According to Supt. Cristina Wright, since 2014 when the supply well went into use, the pump in the well has been replaced twice. The first time, it was believed to possibly have been a lightning strike that caused the pump to fail; that was in 2016. The second pump failed in 2017 and a third pump was installed in 2018. In August of 2019, grit was noted in the system and further investigation found the water level had dropped 80 feet. The system is designed to pump 70 gallons per minute but due to the grit and reduced water pressure above the pump, it was only pumping 30 gallons per minute. The pump was shut down in October or November to prevent further damage and electric heat is being used in the building. There is no current backup system to provide air conditioning to the building with the exception of cooling in the computer lab.
The two reserve supply wells use the same aquifer and have oxidation issues; they would require some repairs and modifications in order to be utilized. If this were done, they could be brought into service in conjunction with the other well to increase the pressure of water being pumped.
The loop pump is a 7.5 HP pump, and does not function adequately if the well pump isn’t pumping 70 gallons per minute.
David Seidel with Seidel Research and Development Company proposed what they feel is the ideal solution, after reviewing the blueprints and meeting with the HVAC and well contractors. It would cost about $85,000 and would include adding screens to the well pumps to prevent pickup of grit, increasing the loop piping from three-inch to four-inch pipe to reduce pressure loss and replacing the loop pump with a 10 HP pump, which will be able to meet the demands of the system with a lower output from the well pumps.

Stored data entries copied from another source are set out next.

[src/rtl/xmr_drive_pipe.sv]
// Carries a value written through an XMR down to the target signal via
// STAGES elastic slices; the target side holds the last applied value.
module xmr_drive_pipe
  import xmr_pipe_pkg::*;
#(
  parameter int               WIDTH     = 1,
  parameter int               STAGES    = 2,
  parameter logic [WIDTH-1:0] RESET_VAL = '0,
  localparam int              CNT_W     = cnt_width(STAGES)
) (
  input  logic             clk,
  input  logic             rst_n,
  input  logic [WIDTH-1:0] src_data,
  input  logic             src_valid,
  output logic             src_ready,
  input  logic             tgt_ready,
  output logic [WIDTH-1:0] tgt_value,
  output logic             tgt_update,
  output logic [CNT_W-1:0] inflight,
  output logic             busy
);

  logic             last_valid;
  logic [WIDTH-1:0] last_data;
  logic             accept;
  logic             apply;

  logic [WIDTH-1:0] tgt_value_q, tgt_value_d;
  logic             tgt_update_q, tgt_update_d;
  logic [CNT_W-1:0] inflight_q, inflight_d;

  // Each slice keeps its own wires so the ready chain never loops through one vector.
  if (STAGES == 0) begin : g_direct
    assign src_ready  = tgt_ready;
    assign last_valid = src_valid;
    assign last_data  = src_data;
  end else begin : g_pipe
    for (genvar k = 0; k < STAGES; k++) begin : g_stage
      logic             in_valid_w;
      logic [WIDTH-1:0] in_data_w;
      logic             ready_w;
      logic             out_valid_w;
      logic [WIDTH-1:0] out_data_w;
      logic             down_ready_w;

      if (k == 0) begin : g_first
        assign in_valid_w = src_valid;
        assign in_data_w  = src_data;
      end else begin : g_chain
        assign in_valid_w = g_stage[k-1].out_valid_w;
        assign in_data_w  = g_stage[k-1].out_data_w;
      end

      if (k == STAGES - 1) begin : g_tail
        assign down_ready_w = tgt_ready;
      end else begin : g_body
        assign down_ready_w = g_stage[k+1].ready_w;
      end

      xmr_pipe_stage #(
        .WIDTH(WIDTH)
      ) u_stage (
        .clk      (clk),
        .rst_n    (rst_n),
        .in_valid (in_valid_w),
        .in_data  (in_data_w),
        .in_ready (ready_w),
        .out_valid(out_valid_w),
        .out_data (out_data_w),
        .out_ready(down_ready_w)
      );
    end

    assign src_ready  = g_stage[0].ready_w;
    assign last_valid = g_stage[STAGES-1].out_valid_w;
    assign last_data  = g_stage[STAGES-1].out_data_w;
  end

  assign accept = src_valid && src_ready;
  assign apply  = last_valid && tgt_ready;

  always_comb begin
    tgt_value_d  = tgt_value_q;
    tgt_update_d = apply;
    inflight_d   = inflight_q;
    if (apply) begin
      tgt_value_d = last_data;
    end
    if (STAGES != 0) begin
      if (accept && !apply) begin
        inflight_d = inflight_q + CNT_W'(1);
      end else if (!accept && apply) begin
        inflight_d = inflight_q - CNT_W'(1);
      end
    end
  end

  always_ff @(posedge clk) begin
    if (!rst_n) begin
      tgt_value_q  <= RESET_VAL;
      tgt_update_q <= 1'b0;
      inflight_q   <= '0;
    end else begin
      tgt_value_q  <= tgt_value_d;
      tgt_update_q <= tgt_update_d;
      inflight_q   <= inflight_d;
    end
  end

  assign tgt_value  = tgt_value_q;
  assign tgt_update = tgt_update_q;
  assign inflight   = inflight_q;
  assign busy       = (inflight_q != '0);

endmodule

Supt. Wright and the school board face difficult decisions in regards to the system and are reviewing their options. Obviously this large of an expenditure is not in the budget, but smaller scale fixes such as using window units for the classrooms for air conditioning would be less energy efficient and also create an increase in expenses. Furthermore, this would allow the ground source system to fall into further disrepair, oxidization and waste, while the district continues to pay for it for another five years. A second opinion is also being sought from other HVAC contractors in regards to mechanical equipment.
The school board meets again on March 9. This will be the final meeting for School Board President Brad Smith (15 years of service) and Mike Hammond (14 years of service), as they are not seeking re-election. Depending on what is decided at that meeting, the new board may face difficult choices at their first meeting in April, in regards to the future of the ground source HVAC system at the Field House.